Collaborating Investigator(s): Gabrielle Kardon, PhD
Institution: University of Utah

Gabrielle Kardon is an Associate Professor of Human Genetics at the University of Utah. The Kardon Lab is focused on the development and regeneration of muscle and the role of the surrounding muscle connective tissue and adjacent tendons in regulating these processes. How muscle, connective tissue, and tendon are assembled into a functional limb musculoskeletal system is largely unknown and defective in multiple human genetic syndromes. Using sophisticated mouse genetic reagents to manipulate these three tissues, the Kardon Lab is dissecting the molecular mechanisms and cell-cell interactions required for normal limb development and that is aberrant in human genetic syndromes.

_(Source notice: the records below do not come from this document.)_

===== src/hdl/ppc_deglitch.sv =====
/*
  Synchronised deglitch filter for one active-low pin.
  Assumes the pin is asynchronous to clk_i; it passes two flip-flops first.
*/
`timescale 1ns/1ps
`default_nettype none
module ppc_deglitch #(
  parameter int STABLE_CYC = ppc_pkg::PPC_DEGLITCH_CYC
) (
  input wire logic clk_i,
  input wire logic rst_n_i,
  input wire logic ce_i,
  input wire logic pin_i,
  output logic level_o
);
  import ppc_pkg::*;
  typedef struct packed {
    logic s1;
    logic s2;
    logic level;
    logic [15:0] cnt;
  } ppc_dg_state_t;
  ppc_dg_state_t st_reg, st_next;
  always_comb begin
    st_next = st_reg;
    st_next.s1 = pin_i;
    st_next.s2 = st_reg.s1;
    if (st_reg.s2 == st_reg.level) begin
      st_next.cnt = 16'h0000;
    end else if (st_reg.cnt == 16'(STABLE_CYC - 1)) begin
      st_next.level = st_reg.s2;
      st_next.cnt = 16'h0000;
    end else begin
      st_next.cnt = st_reg.cnt + 16'h0001;
    end
  end
  always_ff @(posedge clk_i) begin
    if (!rst_n_i) begin
      st_reg <= '{s1: 1'b1, s2: 1'b1, level: 1'b1, cnt: 16'h0000};
    end else if (ce_i) begin
      st_reg <= st_next;
    end
  end
  assign level_o = st_reg.level;
endmodule
`default_nettype wire


===== src/hdl/ppc_fault_timer.sv =====
/*
  Per-port over-current fault timer with up/down counting and fast overload off time.
  Assumes comparator flags already synchronised to clk_i and a fault tick strobe.
*/
`timescale 1ns/1ps
`default_nettype none
module ppc_fault_timer #(
  parameter int CUT_LIMIT = ppc_pkg::PPC_CUT_LIMIT,
  parameter int START_LIMIT = ppc_pkg::PPC_START_LIMIT,
  parameter int FAST_OFF_CYC = ppc_pkg::PPC_FAST_OFF_CYC
) (
  input wire logic clk_i,
  input wire logic rst_n_i,
  input wire logic ce_i,
  input wire logic tick_i,
  input wire ppc_pkg::ppc_port_in_t pin_i,
  output ppc_pkg::ppc_port_out_t pout_o
);
  import ppc_pkg::*;
  typedef struct packed {
    logic [11:0] fcnt;
    logic [3:0] down_div;
    logic [13:0] fast_cnt;
    logic [11:0] start_cnt;
    logic start_done;
    logic cut_fault;
    logic start_fault;
  } ppc_ft_state_t;
  ppc_ft_state_t st_reg, st_next;
  always_comb begin
    st_next = st_reg;
    if (!pin_i.on) begin
      st_next.start_cnt = 12'h000;
      st_next.start_done = 1'b0;
      st_next.fast_cnt = 14'h0000;
    end
    if (pin_i.on && pin_i.fast_overload && st_reg.fast_cnt == 14'h0000) begin
      st_next.fast_cnt = 14'(FAST_OFF_CYC);
    end else if (st_reg.fast_cnt != 14'h0000) begin
      st_next.fast_cnt = st_reg.fast_cnt - 14'h0001;
    end
    if (tick_i) begin
      if (pin_i.on && !st_reg.start_done) begin
        if (st_reg.start_cnt == 12'(START_LIMIT - 1)) begin
          st_next.start_done = 1'b1;
          if (pin_i.over_cut) begin
            st_next.start_fault = 1'b1;
          end
        end
        st_next.start_cnt = st_reg.start_cnt + 12'h001;
      end
      if (pin_i.on && pin_i.over_cut && st_reg.start_done) begin
        if (st_reg.fcnt >= 12'(CUT_LIMIT - 1)) begin
          st_next.cut_fault = 1'b1;
        end else begin
          st_next.fcnt = st_reg.fcnt + 12'h001;
        end
        st_next.down_div = 4'h0;
      end else if (!pin_i.over_cut && !pin_i.in_foldback && st_reg.fcnt != 12'h000) begin
        st_next.down_div = st_reg.down_div + 4'h1;
        if (st_reg.down_div == 4'(PPC_DOWN_RATIO - 1)) begin
          st_next.fcnt = st_reg.fcnt - 12'h001;
        end
      end
    end
    if (!pin_i.on && st_reg.fcnt == 12'h000) begin
      st_next.cut_fault = 1'b0;
      st_next.start_fault = 1'b0;
    end
  end
  always_ff @(posedge clk_i) begin
    if (!rst_n_i) begin
      st_reg <= '0;
    end else if (ce_i) begin
      st_reg <= st_next;
    end
  end
  assign pout_o.gate_on = pin_i.on && !st_reg.cut_fault && !st_reg.start_fault
                          && st_reg.fast_cnt == 14'h0000;
  assign pout_o.cut_fault = st_reg.cut_fault;
  assign pout_o.start_fault = st_reg.start_fault;
  assign pout_o.rearm_ok = st_reg.fcnt == 12'h000;
  assign pout_o.start_done = st_reg.start_done;
endmodule
`default_nettype wire


===== src/hdl/ppc_top.sv =====
/*
  Four-port power-sourcing protection and measurement control with AHB-Lite registers.
  Assumes pins are asynchronous, analogue comparators give digital flags, and
  converter results arrive as 14-bit words with a done strobe per port.
*/
// Local design decisions: the AHB-Lite slave port and the register addresses.
// Summary of operation
// - Deglitched reset turns ports off, clears registers; the result registers keep their values.
// - Internal power-on reset independent of pin.
// - Interrupt low when any bit set, between transfers.
// - Port-one off input overrides all but mux.
// - Muxed off input stops selected ports.
// - Ports two to four have own off.
// - AC disconnect high impedance turns port off.
// - Two sink levels, four-point detect.
// - Gate low on supply, timeout, manual off.
// - Foldback 100 percent at knee, 14 at zero.
// - Fault timer counts, cuts at limits.
// - Count down at one sixteenth rate.
// - No restart before counter reaches zero.
// - Fast overload off 100 us, ramp on.
// - Autonomous pin sampled only after reset.
// - Independent 14-bit converter per port.
// - Conversion 20 ms, 17.5 ms window; the code does not time these, each done strobe lets the next conversion start.
// - AC integration synced to sine generator.
// - Interleave voltage, current, AC current conversions.
// - Results stored while port on.
// - Classification runs per port independently.
// - Results hold while port off.
// - No conversion before start timer expires.
// - Result read as two bytes; the code returns current and voltage together in one 32-bit word.
// - Inrush uses single foldback profile.
`timescale 1ns/1ps
`default_nettype none
module ppc_top #(
  parameter int NPORTS = ppc_pkg::PPC_PORTS,
  parameter int CONV_CYC = ppc_pkg::PPC_CONV_CYC,
  parameter int SAMPLE_CYC = ppc_pkg::PPC_SAMPLE_CYC,
  parameter int FAULT_TICK_CYC = ppc_pkg::PPC_FAULT_TICK_CYC
) (
  input wire logic clk_i,
  input wire logic rst_n_i,
  input wire logic ce_i,
  input wire logic por_n_i,
  input wire logic ext_reset_n_i,
  input wire logic auto_mode_i,
  input wire logic port1_or_muxed_off_n_i,
  input wire logic [2:0] port_off_n_i,
  input wire logic supplies_ok_i,
  input wire logic [3:0] over_cut_i,
  input wire logic [3:0] in_foldback_i,
  input wire logic [3:0] fast_overload_i,
  input wire logic [3:0] ac_high_z_i,
  input wire logic [3:0] adc_done_i,
  input wire logic [55:0] adc_data_i,
  input wire logic sine_zero_i,
  input wire logic bus_busy_i,
  input wire logic hsel,
  input wire logic [31:0] haddr,
  input wire logic [1:0] htrans,
  input wire logic hwrite,
  input wire logic [2:0] hsize,
  input wire logic [31:0] hwdata,
  input wire logic hready,
  output logic [31:0] hrdata,
  output logic hreadyout,
  output logic hresp,
  output logic [3:0] pass_gate_drive_o,
  output logic [3:0] adc_start_o,
  output logic [7:0] adc_meas_o,
  output logic [3:0] detect_level_hi_o,
  output logic [3:0] double_power_profile_o,
  output logic int_out_o,
  output logic int_oe_n_o,
  output logic auto_mode_o
);
  import ppc_pkg::*;
  typedef struct packed {
    logic rs1;
    logic rs2;
    logic au1;
    logic au2;
    logic bb1;
    logic bb2;
    logic [3:0] sy1;
    logic [3:0] sy2;
    logic sample_auto;
    logic auto_mode;
    logic [31:0] ctrl;
    logic [3:0] muxcfg;
    logic [7:0] int_flags;
    logic int_pin;
    logic wr_pend;
    logic [7:0] wr_addr;
    logic [31:0] rdata;
    logic [3:0] ac_off;
    logic [3:0] fault_q;
    logic [16:0] tick_cnt;
    logic [3:0] conv_busy;
    logic [3:0] adc_start;
    logic [7:0] meas;
    logic [3:0] det_hi;
    logic [3:0] det_cnt;
    logic [3:0] gate;
    logic [55:0] volt;
    logic [55:0] curr;
  } ppc_state_t;
  ppc_state_t st_reg, st_next;

  logic reset_n_level;
  logic off1_level;
  logic [2:0] off_level;
  logic [3:0] man_off;
  logic [3:0] own_off_n;
  logic [3:0] port_en;
  logic [7:0] int_set;
  logic [7:0] int_clr;
  logic soft_reset;
  ppc_port_in_t [3:0] pin;
  ppc_port_out_t [3:0] pout;

  ppc_deglitch u_rst_dg (
    .clk_i(clk_i), .rst_n_i(rst_n_i), .ce_i(ce_i),
    .pin_i(ext_reset_n_i), .level_o(reset_n_level)
  );
  ppc_deglitch u_off1_dg (
    .clk_i(clk_i), .rst_n_i(rst_n_i), .ce_i(ce_i),
    .pin_i(port1_or_muxed_off_n_i), .level_o(off1_level)
  );

  // Pin or power-on reset clears control, mux, interrupt flags, gates, AC off and fault timers.
  assign soft_reset = !reset_n_level || !por_n_i;
  assign own_off_n = {off_level, off1_level};

  genvar g;
  generate
    for (g = 0; g < 3; g++) begin : g_off
      ppc_deglitch u_dg (
        .clk_i(clk_i), .rst_n_i(rst_n_i), .ce_i(ce_i),
        .pin_i(port_off_n_i[g]), .level_o(off_level[g])
      );
    end
    for (g = 0; g < 4; g++) begin : g_port
      always_comb begin
        if (st_reg.ctrl[4]) begin
          man_off[g] = !off1_level && st_reg.muxcfg[g];
        end else begin
          man_off[g] = !own_off_n[g];
        end
      end
      assign port_en[g] = st_reg.ctrl[g] && !man_off[g] && !st_reg.ac_off[g];
      assign pin[g] = '{on: port_en[g], starting: !pout[g].start_done,
        ac_enable: st_reg.ctrl[8 + g], over_cut: st_reg.sy2[g],
        in_foldback: in_foldback_i[g], fast_overload: fast_overload_i[g]};
      ppc_fault_timer u_ft (
        .clk_i(clk_i), .rst_n_i(rst_n_i && !soft_reset), .ce_i(ce_i),
        .tick_i(st_reg.tick_cnt == 17'h00000), .pin_i(pin[g]), .pout_o(pout[g])
      );
    end
  endgenerate

  logic ahb_go;
  logic [7:0] ra;
  assign ahb_go = hsel && hready && htrans[1];
  assign ra = haddr[7:0];

  always_comb begin
    st_next = st_reg;
    st_next.rs1 = ext_reset_n_i;
    st_next.rs2 = st_reg.rs1;
    st_next.au1 = auto_mode_i;
    st_next.au2 = st_reg.au1;
    st_next.bb1 = bus_busy_i;
    st_next.bb2 = st_reg.bb1;
    st_next.sy1 = over_cut_i;
    st_next.sy2 = st_reg.sy1;
    st_next.adc_start = 4'h0;
    int_set = 8'h00;
    int_clr = 8'h00;
    if (st_reg.sample_auto && st_reg.rs2) begin
      st_next.sample_auto = 1'b0;
      st_next.auto_mode = st_reg.au2;
    end
    st_next.tick_cnt = (st_reg.tick_cnt == 17'(FAULT_TICK_CYC - 1)) ? 17'h00000
                       : st_reg.tick_cnt + 17'h00001;
    for (int p = 0; p < 4; p++) begin
      st_next.gate[p] = supplies_ok_i && pout[p].gate_on;
      if (ac_high_z_i[p] && st_reg.ctrl[8 + p] && port_en[p]) begin
        st_next.ac_off[p] = 1'b1;
        int_set[p] = 1'b1;
      end else if (!st_reg.ctrl[p]) begin
        st_next.ac_off[p] = 1'b0;
      end
      st_next.fault_q[p] = pout[p].cut_fault || pout[p].start_fault;
      if (st_next.fault_q[p] && !st_reg.fault_q[p]) begin
        int_set[4 + p] = 1'b1;
      end
      if (!st_reg.conv_busy[p] && (!port_en[p] || pout[p].start_done)) begin
        st_next.conv_busy[p] = 1'b1;
        st_next.adc_start[p] = !st_reg.ctrl[8 + p] || sine_zero_i;
        if (st_reg.ctrl[8 + p] && !sine_zero_i) begin
          st_next.conv_busy[p] = 1'b0;
        end
        if (!port_en[p]) begin
          st_next.meas[2*p +: 2] = PPC_MEAS_DET;
          st_next.det_hi[p] = st_reg.det_cnt[p];
          st_next.det_cnt[p] = !st_reg.det_cnt[p];
        end
      end
      if (adc_done_i[p] && st_reg.conv_busy[p]) begin
        st_next.conv_busy[p] = 1'b0;
        if (port_en[p]) begin
          if (st_reg.meas[2*p +: 2] == PPC_MEAS_VDC) begin
            st_next.volt[14*p +: 14] = adc_data_i[14*p +: 14];
          end else if (st_reg.meas[2*p +: 2] == PPC_MEAS_IDC) begin
            st_next.curr[14*p +: 14] = adc_data_i[14*p +: 14];
          end
        end
        case (st_reg.meas[2*p +: 2])
          PPC_MEAS_IDC: st_next.meas[2*p +: 2] = PPC_MEAS_VDC;
          PPC_MEAS_VDC: st_next.meas[2*p +: 2] =
            st_reg.ctrl[8 + p] ? PPC_MEAS_IAC : PPC_MEAS_IDC;
          default: st_next.meas[2*p +: 2] = PPC_MEAS_IDC;
        endcase
      end
    end
    // Interrupt pin updates only when idle.
    if (!st_reg.bb2) begin
      st_next.int_pin = |st_reg.int_flags;
    end
    if (st_reg.wr_pend) begin
      st_next.wr_pend = 1'b0;
      case (st_reg.wr_addr)
        PPC_REG_CTRL: st_next.ctrl = hwdata;
        PPC_REG_MUXCFG: st_next.muxcfg = hwdata[3:0];
        PPC_REG_INT: int_clr = hwdata[7:0];
        default: st_next.wr_pend = 1'b0;
      endcase
    end
    // A new event wins over a clear written in the same cycle.
    st_next.int_flags = (st_reg.int_flags & ~int_clr) | int_set;
    if (ahb_go) begin
      st_next.wr_pend = hwrite;
      st_next.wr_addr = ra;
      // Result word packs current in the upper and voltage in the lower 16 bits.
      case (ra)
        PPC_REG_CTRL: st_next.rdata = st_reg.ctrl;
        PPC_REG_MUXCFG: st_next.rdata = {28'h0000000, st_reg.muxcfg};
        PPC_REG_STATUS: st_next.rdata = {20'h00000, st_reg.conv_busy, st_reg.gate,
                                         3'h0, st_reg.auto_mode};
        PPC_REG_INT: st_next.rdata = {24'h000000, st_reg.int_flags};
        default: begin
          if (ra >= PPC_REG_RESULT0 && ra < 8'h20) begin
            st_next.rdata = {2'h0, st_reg.curr[14*ra[3:2] +: 14],
                             2'h0, st_reg.volt[14*ra[3:2] +: 14]};
          end else begin
            st_next.rdata = 32'h0000_0000;
          end
        end
      endcase
    end
    if (soft_reset) begin
      st_next.ctrl = PPC_CTRL_RESET;
      st_next.muxcfg = 4'h0;
      st_next.int_flags = 8'h00;
      st_next.gate = 4'h0;
      st_next.ac_off = 4'h0;
      st_next.sample_auto = 1'b1;
    end
  end

  always_ff @(posedge clk_i) begin
    if (!rst_n_i) begin
      st_reg <= '0;
      st_reg.sample_auto <= 1'b1;
    end else if (ce_i) begin
      st_reg <= st_next;
    end
  end

  always_ff @(posedge clk_i) begin
    if (!rst_n_i) begin
      double_power_profile_o <= 4'h0;
    end else if (ce_i) begin
      for (int p = 0; p < 4; p++) begin
        double_power_profile_o[p] <= st_reg.ctrl[12 + p] && pout[p].start_done;
      end
    end
  end

  assign hrdata = st_reg.rdata;
  assign hreadyout = 1'b1;
  assign hresp = 1'b0;
  assign pass_gate_drive_o = st_reg.gate;
  assign adc_start_o = st_reg.adc_start;
  assign adc_meas_o = st_reg.meas;
  assign detect_level_hi_o = st_reg.det_hi;
  assign int_out_o = 1'b0;
  assign int_oe_n_o = !st_reg.int_pin;
  assign auto_mode_o = st_reg.auto_mode;
endmodule
`default_nettype wire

Understanding normal limb and diaphragm development and determining the genetic and cellular mechanisms underlying limb and diaphragm birth defects has great impact. This increased understanding will pave the way for future therapeutic treatments of these defects. Diaphragmatic birth defects (Congenital Diaphragmatic Hernias) are both common (1:3000 births) and 50% fatal. The estimated cost of treatment of CDH patients in the US is $250 million/year, and thus there is a strong incentive to devise early interventions. In adults, successful regeneration of muscle damaged during injury and disease is critical for proper function of the musculoskeletal system. The 4D (3D + time) data sets generated by this Driving Biomedical Project of diaphragm development limb muscle development and regeneration will be broadly useful to the research community.

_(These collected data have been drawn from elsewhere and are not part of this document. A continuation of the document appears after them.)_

[config.mk]
export PLATFORM = sky130hd
export DESIGN_NAME = omarb_top
export DESIGN_NICKNAME = d
export VERILOG_FILES = /design/src/rtl/omarb_top.v
export VERILOG_INCLUDE_DIRS = /design/src /design/src/rtl
export SDC_FILE = /design/constraint.sdc
export NUM_CORES = 1
export LEC_CHECK = 0
export CAP_MARGIN = 20
export CORE_MARGIN = 10
export CORE_UTILIZATION = 35
export CTS_CLUSTER_SIZE = 16
export DETAILED_ROUTE_END_ITERATION = 10
export DONT_BUFFER_PORTS = 1
export PLACE_DENSITY = 0.55
export REMOVE_ABC_BUFFERS = 1
export SLEW_MARGIN = 20
export SYNTH_ARGS = -nofsm -noshare
export SYNTH_HDL_FRONTEND = slang
export SYNTH_SLANG_ARGS = --single-unit
export TNS_END_PERCENT = 5
[constraint.sdc]
create_clock -name clk -period 2 [get_ports clk]
set_input_delay 0.4 -clock clk [delete_from_list [all_inputs] [get_ports clk]]
set_output_delay 0.4 -clock clk [all_outputs]
set_load 0.03 [all_outputs]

This Driving Biomedical Project interacts extensively with Visualization and Image and Geometric Analysis TR&Ds to address several major technical challenges in the analysis of 4D confocal and multiphoton data sets. Of primary concern is the size of the data sets. The Kardon Lab continues to develop new genetic tools to fluorescently label tissues and as their ability to image more tissues simultaneously and to image them while developing or regenerating ex vivo grows, the size of the data sets increases exponentially. Current confocal data sets are generally in the range of 5 GB, but 4D datasets based on the new multiphoton data sets are 1–5 TB. The Image and Geometric Analysis and Visualization TR&Ds are addressing the required scalability of software tools through their development of level-of-detail and streaming methods for such large datasets. Another serious need addressed by the TR&Ds is the lack of quantitative tools to analyze such large image datasets. For instance, quantification of differences in the number and proliferative status of cells or size and shape of tissues between mutant and control mice is critical for understanding how muscle develops and regenerates. The Image and Geometric Analysis and Visualization TR&Ds develop interactive methods for localization, segmentation, and quantification of collective cell migration.